EXERCISE OBJECTIVE: Beginning with the line that holds "area by class" in the data below, give again every line through the one that holds "share of wire", exactly as written.
** EXERCISE INPUTS follows **
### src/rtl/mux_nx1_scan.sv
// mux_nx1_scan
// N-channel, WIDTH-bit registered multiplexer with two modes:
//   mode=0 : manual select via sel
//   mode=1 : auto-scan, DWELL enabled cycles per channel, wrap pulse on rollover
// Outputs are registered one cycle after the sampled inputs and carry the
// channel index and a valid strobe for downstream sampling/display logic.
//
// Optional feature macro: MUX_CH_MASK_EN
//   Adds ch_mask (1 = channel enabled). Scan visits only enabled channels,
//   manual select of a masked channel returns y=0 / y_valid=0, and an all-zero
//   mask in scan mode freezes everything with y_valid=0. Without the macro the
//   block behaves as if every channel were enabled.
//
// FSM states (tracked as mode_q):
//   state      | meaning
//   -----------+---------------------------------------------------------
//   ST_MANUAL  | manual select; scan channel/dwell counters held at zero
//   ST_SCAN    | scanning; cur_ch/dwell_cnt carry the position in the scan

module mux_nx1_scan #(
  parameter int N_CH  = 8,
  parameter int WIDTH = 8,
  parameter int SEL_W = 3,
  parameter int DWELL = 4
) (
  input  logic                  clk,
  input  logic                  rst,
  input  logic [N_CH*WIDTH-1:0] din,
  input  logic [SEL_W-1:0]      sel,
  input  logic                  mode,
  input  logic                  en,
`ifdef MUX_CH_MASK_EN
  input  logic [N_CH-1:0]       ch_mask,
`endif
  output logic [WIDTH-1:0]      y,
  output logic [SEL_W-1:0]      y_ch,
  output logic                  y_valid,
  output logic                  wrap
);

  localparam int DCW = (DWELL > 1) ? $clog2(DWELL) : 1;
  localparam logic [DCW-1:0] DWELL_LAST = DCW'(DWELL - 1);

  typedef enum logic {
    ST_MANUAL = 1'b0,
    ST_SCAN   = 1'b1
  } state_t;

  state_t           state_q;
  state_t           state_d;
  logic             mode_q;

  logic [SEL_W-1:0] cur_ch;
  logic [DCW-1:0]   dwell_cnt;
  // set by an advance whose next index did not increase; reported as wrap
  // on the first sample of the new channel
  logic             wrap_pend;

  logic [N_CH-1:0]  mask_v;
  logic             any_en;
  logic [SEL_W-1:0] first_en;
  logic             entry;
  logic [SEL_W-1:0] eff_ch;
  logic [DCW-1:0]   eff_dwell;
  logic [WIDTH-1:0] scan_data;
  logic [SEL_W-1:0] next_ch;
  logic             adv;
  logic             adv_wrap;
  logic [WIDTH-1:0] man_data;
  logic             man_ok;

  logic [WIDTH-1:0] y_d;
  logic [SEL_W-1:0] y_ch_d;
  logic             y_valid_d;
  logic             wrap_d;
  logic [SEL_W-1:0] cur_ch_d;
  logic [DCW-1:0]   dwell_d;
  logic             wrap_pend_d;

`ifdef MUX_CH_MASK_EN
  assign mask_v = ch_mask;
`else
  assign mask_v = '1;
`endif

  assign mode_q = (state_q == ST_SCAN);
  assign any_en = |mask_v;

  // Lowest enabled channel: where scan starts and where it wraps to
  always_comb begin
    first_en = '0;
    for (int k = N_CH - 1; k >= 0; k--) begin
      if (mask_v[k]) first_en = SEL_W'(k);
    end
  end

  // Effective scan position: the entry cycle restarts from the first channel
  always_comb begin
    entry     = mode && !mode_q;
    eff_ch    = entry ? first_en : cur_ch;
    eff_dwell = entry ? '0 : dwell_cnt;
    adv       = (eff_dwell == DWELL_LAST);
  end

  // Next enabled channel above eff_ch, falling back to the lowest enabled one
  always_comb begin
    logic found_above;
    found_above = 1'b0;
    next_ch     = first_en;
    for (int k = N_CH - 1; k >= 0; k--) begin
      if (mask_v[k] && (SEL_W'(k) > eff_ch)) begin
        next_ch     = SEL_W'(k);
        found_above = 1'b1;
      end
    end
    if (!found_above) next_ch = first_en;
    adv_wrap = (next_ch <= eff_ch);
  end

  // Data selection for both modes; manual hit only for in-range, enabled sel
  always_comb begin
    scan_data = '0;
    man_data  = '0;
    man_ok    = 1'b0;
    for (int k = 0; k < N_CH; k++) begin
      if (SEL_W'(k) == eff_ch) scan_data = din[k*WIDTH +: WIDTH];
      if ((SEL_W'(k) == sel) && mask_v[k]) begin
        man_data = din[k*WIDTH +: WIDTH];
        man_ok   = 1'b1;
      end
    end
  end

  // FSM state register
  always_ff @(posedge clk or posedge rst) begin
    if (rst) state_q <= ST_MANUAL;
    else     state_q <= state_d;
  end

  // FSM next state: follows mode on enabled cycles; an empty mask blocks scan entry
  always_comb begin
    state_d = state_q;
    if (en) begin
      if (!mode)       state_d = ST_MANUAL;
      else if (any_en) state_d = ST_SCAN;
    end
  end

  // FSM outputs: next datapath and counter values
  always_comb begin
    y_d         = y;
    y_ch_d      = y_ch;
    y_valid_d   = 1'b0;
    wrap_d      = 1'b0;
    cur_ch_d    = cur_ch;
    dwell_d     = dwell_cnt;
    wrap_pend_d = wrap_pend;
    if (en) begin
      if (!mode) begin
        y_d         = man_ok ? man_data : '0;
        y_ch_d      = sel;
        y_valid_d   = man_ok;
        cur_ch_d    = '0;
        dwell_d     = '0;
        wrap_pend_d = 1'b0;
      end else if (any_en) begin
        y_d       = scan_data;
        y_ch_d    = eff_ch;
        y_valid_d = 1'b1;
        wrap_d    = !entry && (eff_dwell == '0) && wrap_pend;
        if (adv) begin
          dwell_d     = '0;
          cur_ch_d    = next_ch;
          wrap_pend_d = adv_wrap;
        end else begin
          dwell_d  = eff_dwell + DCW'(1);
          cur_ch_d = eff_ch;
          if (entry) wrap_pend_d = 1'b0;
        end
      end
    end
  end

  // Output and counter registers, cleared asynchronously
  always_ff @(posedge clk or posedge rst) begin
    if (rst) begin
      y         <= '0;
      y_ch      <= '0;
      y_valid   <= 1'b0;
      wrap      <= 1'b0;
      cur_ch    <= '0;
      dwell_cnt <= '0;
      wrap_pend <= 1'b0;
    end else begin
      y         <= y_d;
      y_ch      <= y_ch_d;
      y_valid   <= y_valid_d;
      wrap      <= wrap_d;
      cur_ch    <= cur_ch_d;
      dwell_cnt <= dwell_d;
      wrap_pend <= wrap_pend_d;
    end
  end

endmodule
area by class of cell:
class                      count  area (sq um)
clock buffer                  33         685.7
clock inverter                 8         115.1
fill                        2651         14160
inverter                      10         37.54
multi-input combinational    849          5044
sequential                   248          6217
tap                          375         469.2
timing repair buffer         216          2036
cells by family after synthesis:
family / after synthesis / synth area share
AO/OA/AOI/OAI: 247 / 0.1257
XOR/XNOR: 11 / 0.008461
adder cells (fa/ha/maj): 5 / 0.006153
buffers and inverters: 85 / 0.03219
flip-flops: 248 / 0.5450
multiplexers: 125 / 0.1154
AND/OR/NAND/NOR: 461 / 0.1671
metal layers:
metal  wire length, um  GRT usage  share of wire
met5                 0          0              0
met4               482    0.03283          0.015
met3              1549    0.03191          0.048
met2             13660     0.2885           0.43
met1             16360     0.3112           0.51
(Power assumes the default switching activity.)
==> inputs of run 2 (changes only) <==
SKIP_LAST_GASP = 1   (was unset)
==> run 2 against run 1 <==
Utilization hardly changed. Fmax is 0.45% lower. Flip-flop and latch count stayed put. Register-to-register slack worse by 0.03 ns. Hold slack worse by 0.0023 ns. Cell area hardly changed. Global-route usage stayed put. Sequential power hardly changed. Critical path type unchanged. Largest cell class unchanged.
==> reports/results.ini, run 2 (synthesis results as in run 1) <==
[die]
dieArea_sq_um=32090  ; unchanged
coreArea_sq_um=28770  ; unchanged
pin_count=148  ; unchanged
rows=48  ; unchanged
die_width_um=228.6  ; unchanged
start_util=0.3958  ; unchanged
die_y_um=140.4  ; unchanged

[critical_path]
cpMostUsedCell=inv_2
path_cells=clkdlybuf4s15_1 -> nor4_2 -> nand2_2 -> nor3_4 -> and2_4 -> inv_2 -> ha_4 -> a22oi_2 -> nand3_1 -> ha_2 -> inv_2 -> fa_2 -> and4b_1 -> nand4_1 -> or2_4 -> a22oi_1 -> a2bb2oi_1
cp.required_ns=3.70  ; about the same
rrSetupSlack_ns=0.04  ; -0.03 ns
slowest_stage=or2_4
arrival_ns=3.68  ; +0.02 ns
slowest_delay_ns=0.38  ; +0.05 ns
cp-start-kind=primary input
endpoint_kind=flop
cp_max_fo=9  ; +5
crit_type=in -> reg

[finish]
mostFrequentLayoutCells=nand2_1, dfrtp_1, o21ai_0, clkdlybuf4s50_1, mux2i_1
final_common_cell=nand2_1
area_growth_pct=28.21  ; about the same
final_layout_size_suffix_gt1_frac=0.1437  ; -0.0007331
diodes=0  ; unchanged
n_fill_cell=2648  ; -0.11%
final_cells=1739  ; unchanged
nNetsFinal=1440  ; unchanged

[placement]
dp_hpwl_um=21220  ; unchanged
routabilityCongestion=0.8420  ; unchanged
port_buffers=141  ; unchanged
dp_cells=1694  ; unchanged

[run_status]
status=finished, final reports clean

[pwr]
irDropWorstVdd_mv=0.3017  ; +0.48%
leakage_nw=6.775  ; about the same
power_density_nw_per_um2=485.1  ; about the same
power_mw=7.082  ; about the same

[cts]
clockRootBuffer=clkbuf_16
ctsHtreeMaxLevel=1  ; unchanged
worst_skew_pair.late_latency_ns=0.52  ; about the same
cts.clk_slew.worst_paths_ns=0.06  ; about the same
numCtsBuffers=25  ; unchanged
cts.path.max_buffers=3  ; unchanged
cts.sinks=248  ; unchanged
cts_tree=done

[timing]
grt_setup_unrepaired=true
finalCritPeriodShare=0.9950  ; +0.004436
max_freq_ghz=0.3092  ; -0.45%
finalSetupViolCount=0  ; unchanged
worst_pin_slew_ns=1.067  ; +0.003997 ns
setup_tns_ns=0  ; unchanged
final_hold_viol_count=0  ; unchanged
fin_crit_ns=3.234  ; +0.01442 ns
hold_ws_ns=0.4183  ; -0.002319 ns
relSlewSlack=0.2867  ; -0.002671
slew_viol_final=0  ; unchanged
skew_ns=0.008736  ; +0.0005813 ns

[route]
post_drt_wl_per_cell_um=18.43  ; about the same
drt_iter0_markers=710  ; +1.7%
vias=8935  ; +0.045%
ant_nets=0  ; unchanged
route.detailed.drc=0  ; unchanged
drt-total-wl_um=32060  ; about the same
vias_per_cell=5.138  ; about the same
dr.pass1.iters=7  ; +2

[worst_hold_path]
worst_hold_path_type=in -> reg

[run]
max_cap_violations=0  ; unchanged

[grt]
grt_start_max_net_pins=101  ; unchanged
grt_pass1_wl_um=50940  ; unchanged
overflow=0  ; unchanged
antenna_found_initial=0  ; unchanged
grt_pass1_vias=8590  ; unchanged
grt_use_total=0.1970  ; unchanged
** End of EXERCISE INPUTS **
OUTPUT OF THE TASK:
area by class of cell:
class                      count  area (sq um)
clock buffer                  33         685.7
clock inverter                 8         115.1
fill                        2651         14160
inverter                      10         37.54
multi-input combinational    849          5044
sequential                   248          6217
tap                          375         469.2
timing repair buffer         216          2036
cells by family after synthesis:
family / after synthesis / synth area share
AO/OA/AOI/OAI: 247 / 0.1257
XOR/XNOR: 11 / 0.008461
adder cells (fa/ha/maj): 5 / 0.006153
buffers and inverters: 85 / 0.03219
flip-flops: 248 / 0.5450
multiplexers: 125 / 0.1154
AND/OR/NAND/NOR: 461 / 0.1671
metal layers:
metal  wire length, um  GRT usage  share of wire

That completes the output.